Первым, кто пришел к нему после операции, был Паустовский. Он принес другу карандаши и тетради: «Пишите, работайте!» К.Г. прочел небольшую автобиографическую повесть отца и был ею очарован: «Вам надо бросать театр. Вы прирожденный прозаик!» Кто бы мог тогда подумать, что он вскоре окажется в нашей семье...
Это ведь папа познакомил свою жену с Паустовским. Они до войны отмечали Новый год в Ялте. Случайно встретили на набережной К.Г. Папа с воодушевлением воскликнул: «Таня, иди сюда, я тебя познакомлю с необыкновенным писателем и человеком!» Она была поклонницей творчества Паустовского, но совсем не ожидала увидеть страшно надменного человека, застегнутого на все пуговицы. Он на курорте был в галстуке! Уже тогда тетя Таня понравилась Константину Георгиевичу. В это время та расходилась с моим отцом, а Паустовский забрасывал их комнатку огромными букетами. Эти цветы вызывали у папиной компании — Плучека и Гладкова — взрывы хохота. К.Г. им всем казался пожилым человеком, ему было сорок восемь.
Когда Паустовский и тетя Таня поженились, наша семья стала еще больше. Константин Георгиевич поселился у нас, они с Галей жили за перегородкой. Сначала родился Алеша Паустовский, а через три месяца мой брат Кирилл Арбузов. Один заорет — другой тут же подхватывает. И сна как не бывало. Так весело и жили за шкафами! Одно время, когда стало совсем тесно, меня переселили к соседке. Только в 1954-м семья Паустовских вместе с Галкой, ее бабушкой и маленьким Алешкой переехала в высотку на Котельнической набережной.
Папа часто говорил: «Знаете, какая у меня мечта?

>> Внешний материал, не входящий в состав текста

===== src/rtl/led_matrix_scan.sv =====
// Row-multiplexed scan driver for a serial-shift-register LED matrix.
// Snapshots the frame at row 0, shifts one row's columns plus a walking row bit, latches, then dwells.
`timescale 1ns/1ps
module led_matrix_scan #(
    parameter int ROWS    = 8,
    parameter int COLS    = 8,
    parameter int DWELL_W = 5
) (
    input  logic                 clock,
    input  logic                 reset_n,
    input  logic                 enable,
    input  logic [ROWS*COLS-1:0] frame,
    output logic                 frame_sync,
    output logic                 csdi,
    output logic                 cclk,
    output logic                 rsdi,
    output logic                 rclk,
    output logic                 le,
    output logic                 oeb
);
    localparam int ROW_W = (ROWS > 1) ? $clog2(ROWS) : 1;
    localparam int COL_W = (COLS > 1) ? $clog2(COLS) : 1;
    localparam int IDX_W = (ROWS*COLS > 1) ? $clog2(ROWS*COLS) : 1;
    localparam int SH_W  = $clog2(2 * ((ROWS > COLS) ? ROWS : COLS));
    localparam int CNT_W = (SH_W > DWELL_W) ? SH_W : DWELL_W;

    localparam logic [CNT_W-1:0] FLUSH_END = CNT_W'(2*ROWS - 1);
    localparam logic [CNT_W-1:0] COL_END   = CNT_W'(2*COLS - 1);
    localparam logic [CNT_W-1:0] DWELL_END = CNT_W'((1 << DWELL_W) - 1);
    localparam logic [ROW_W-1:0] ROW_LAST  = ROW_W'(ROWS - 1);

    typedef enum logic [2:0] {
        IDLE, FLUSH, BLANK, SHIFT_COL, SHIFT_ROW, LATCH, DISPLAY
    } state_t;

    state_t                 state;
    logic [ROW_W-1:0]       row;
    logic [CNT_W-1:0]       cnt;
    logic [ROWS*COLS-1:0]   snap;

    logic [CNT_W-1:0]       cnt_nx;
    logic [COL_W-1:0]       col_sel;
    logic [IDX_W-1:0]       bit_idx;
    logic [ROWS*COLS-1:0]   src;
    logic                   nxt_bit;

    // Column for the next cycle-A slot; cnt is 0 in BLANK so this also yields COLS-1 there.
    assign cnt_nx  = cnt + CNT_W'(1);
    assign col_sel = COL_W'(COLS - 1) - COL_W'(cnt_nx >> 1);
    assign bit_idx = IDX_W'(row) * IDX_W'(COLS) + IDX_W'(col_sel);
    // The first bit of row 0 is launched in the same cycle the snapshot is taken.
    assign src     = (state == BLANK && row == '0) ? frame : snap;
    assign nxt_bit = src[bit_idx];

    always_ff @(posedge clock or negedge reset_n) begin
        if (!reset_n) begin
            state      <= IDLE;
            row        <= '0;
            cnt        <= '0;
            snap       <= '0;
            frame_sync <= 1'b0;
            csdi       <= 1'b0;
            cclk       <= 1'b0;
            rsdi       <= 1'b0;
            rclk       <= 1'b0;
            le         <= 1'b0;
            oeb        <= 1'b1;
        end else begin
            frame_sync <= 1'b0;
            le         <= 1'b0;
            case (state)
                IDLE: begin
                    oeb <= 1'b1;
                    if (enable) begin
                        state <= FLUSH;
                        cnt   <= '0;
                    end
                end
                FLUSH: begin
                    if (cnt == FLUSH_END) begin
                        state      <= BLANK;
                        row        <= '0;
                        cnt        <= '0;
                        rclk       <= 1'b0;
                        frame_sync <= 1'b1;
                    end else begin
                        cnt  <= cnt_nx;
                        rclk <= cnt_nx[0];
                    end
                end
                BLANK: begin
                    if (row == '0) snap <= frame;
                    state <= SHIFT_COL;
                    cnt   <= '0;
                    csdi  <= nxt_bit;
                    cclk  <= 1'b0;
                end
                SHIFT_COL: begin
                    if (cnt == COL_END) begin
                        state <= SHIFT_ROW;
                        cnt   <= '0;
                        cclk  <= 1'b0;
                        csdi  <= 1'b0;
                        rsdi  <= (row == '0);
                        rclk  <= 1'b0;
                    end else begin
                        cnt  <= cnt_nx;
                        cclk <= cnt_nx[0];
                        if (!cnt_nx[0]) csdi <= nxt_bit;
                    end
                end
                SHIFT_ROW: begin
                    if (cnt == '0) begin
                        cnt  <= cnt_nx;
                        rclk <= 1'b1;
                    end else begin
                        state <= LATCH;
                        cnt   <= '0;
                        rclk  <= 1'b0;
                        rsdi  <= 1'b0;
                        le    <= 1'b1;
                    end
                end
                LATCH: begin
                    state <= DISPLAY;
                    oeb   <= 1'b0;
                end
                DISPLAY: begin
                    if (cnt == DWELL_END) begin
                        cnt <= '0;
                        oeb <= 1'b1;
                        if (row != ROW_LAST) begin
                            row   <= row + ROW_W'(1);
                            state <= BLANK;
                        end else begin
                            row <= '0;
                            if (enable) begin
                                state      <= BLANK;
                                frame_sync <= 1'b1;
                            end else begin
                                state <= IDLE;
                            end
                        end
                    end else begin
                        cnt <= cnt_nx;
                    end
                end
                default: state <= IDLE;
            endcase
        end
    end
endmodule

Чтобы все мои жены, дети и их семьи жили вместе». Прямо как у Феллини с Бергманом, ни больше ни меньше. Алешка Паустовский ездил с нашей мамой и Кириллом на море отдыхать. Тетя Таня с удовольствием отдавала сына на воспитание нашей строгой маме. А летом мы встречались на папиной даче в Переделкино. Помню, как он заставлял нас бегать по скошенной траве: впереди отец, за ним мама, потом Галя и я. Бежала сзади и ныла, за это отец называл меня нытиком-маловером. У меня здорово были исколоты ноги. Вдобавок надо было окунуться в пруд, который по утрам покрывался тоненькой коркой льда. Папа хотел, чтобы мы росли спортивными. Сам до старости плавал в море при температуре пятнадцать градусов, за что друзья прозвали его драматургом-моржом.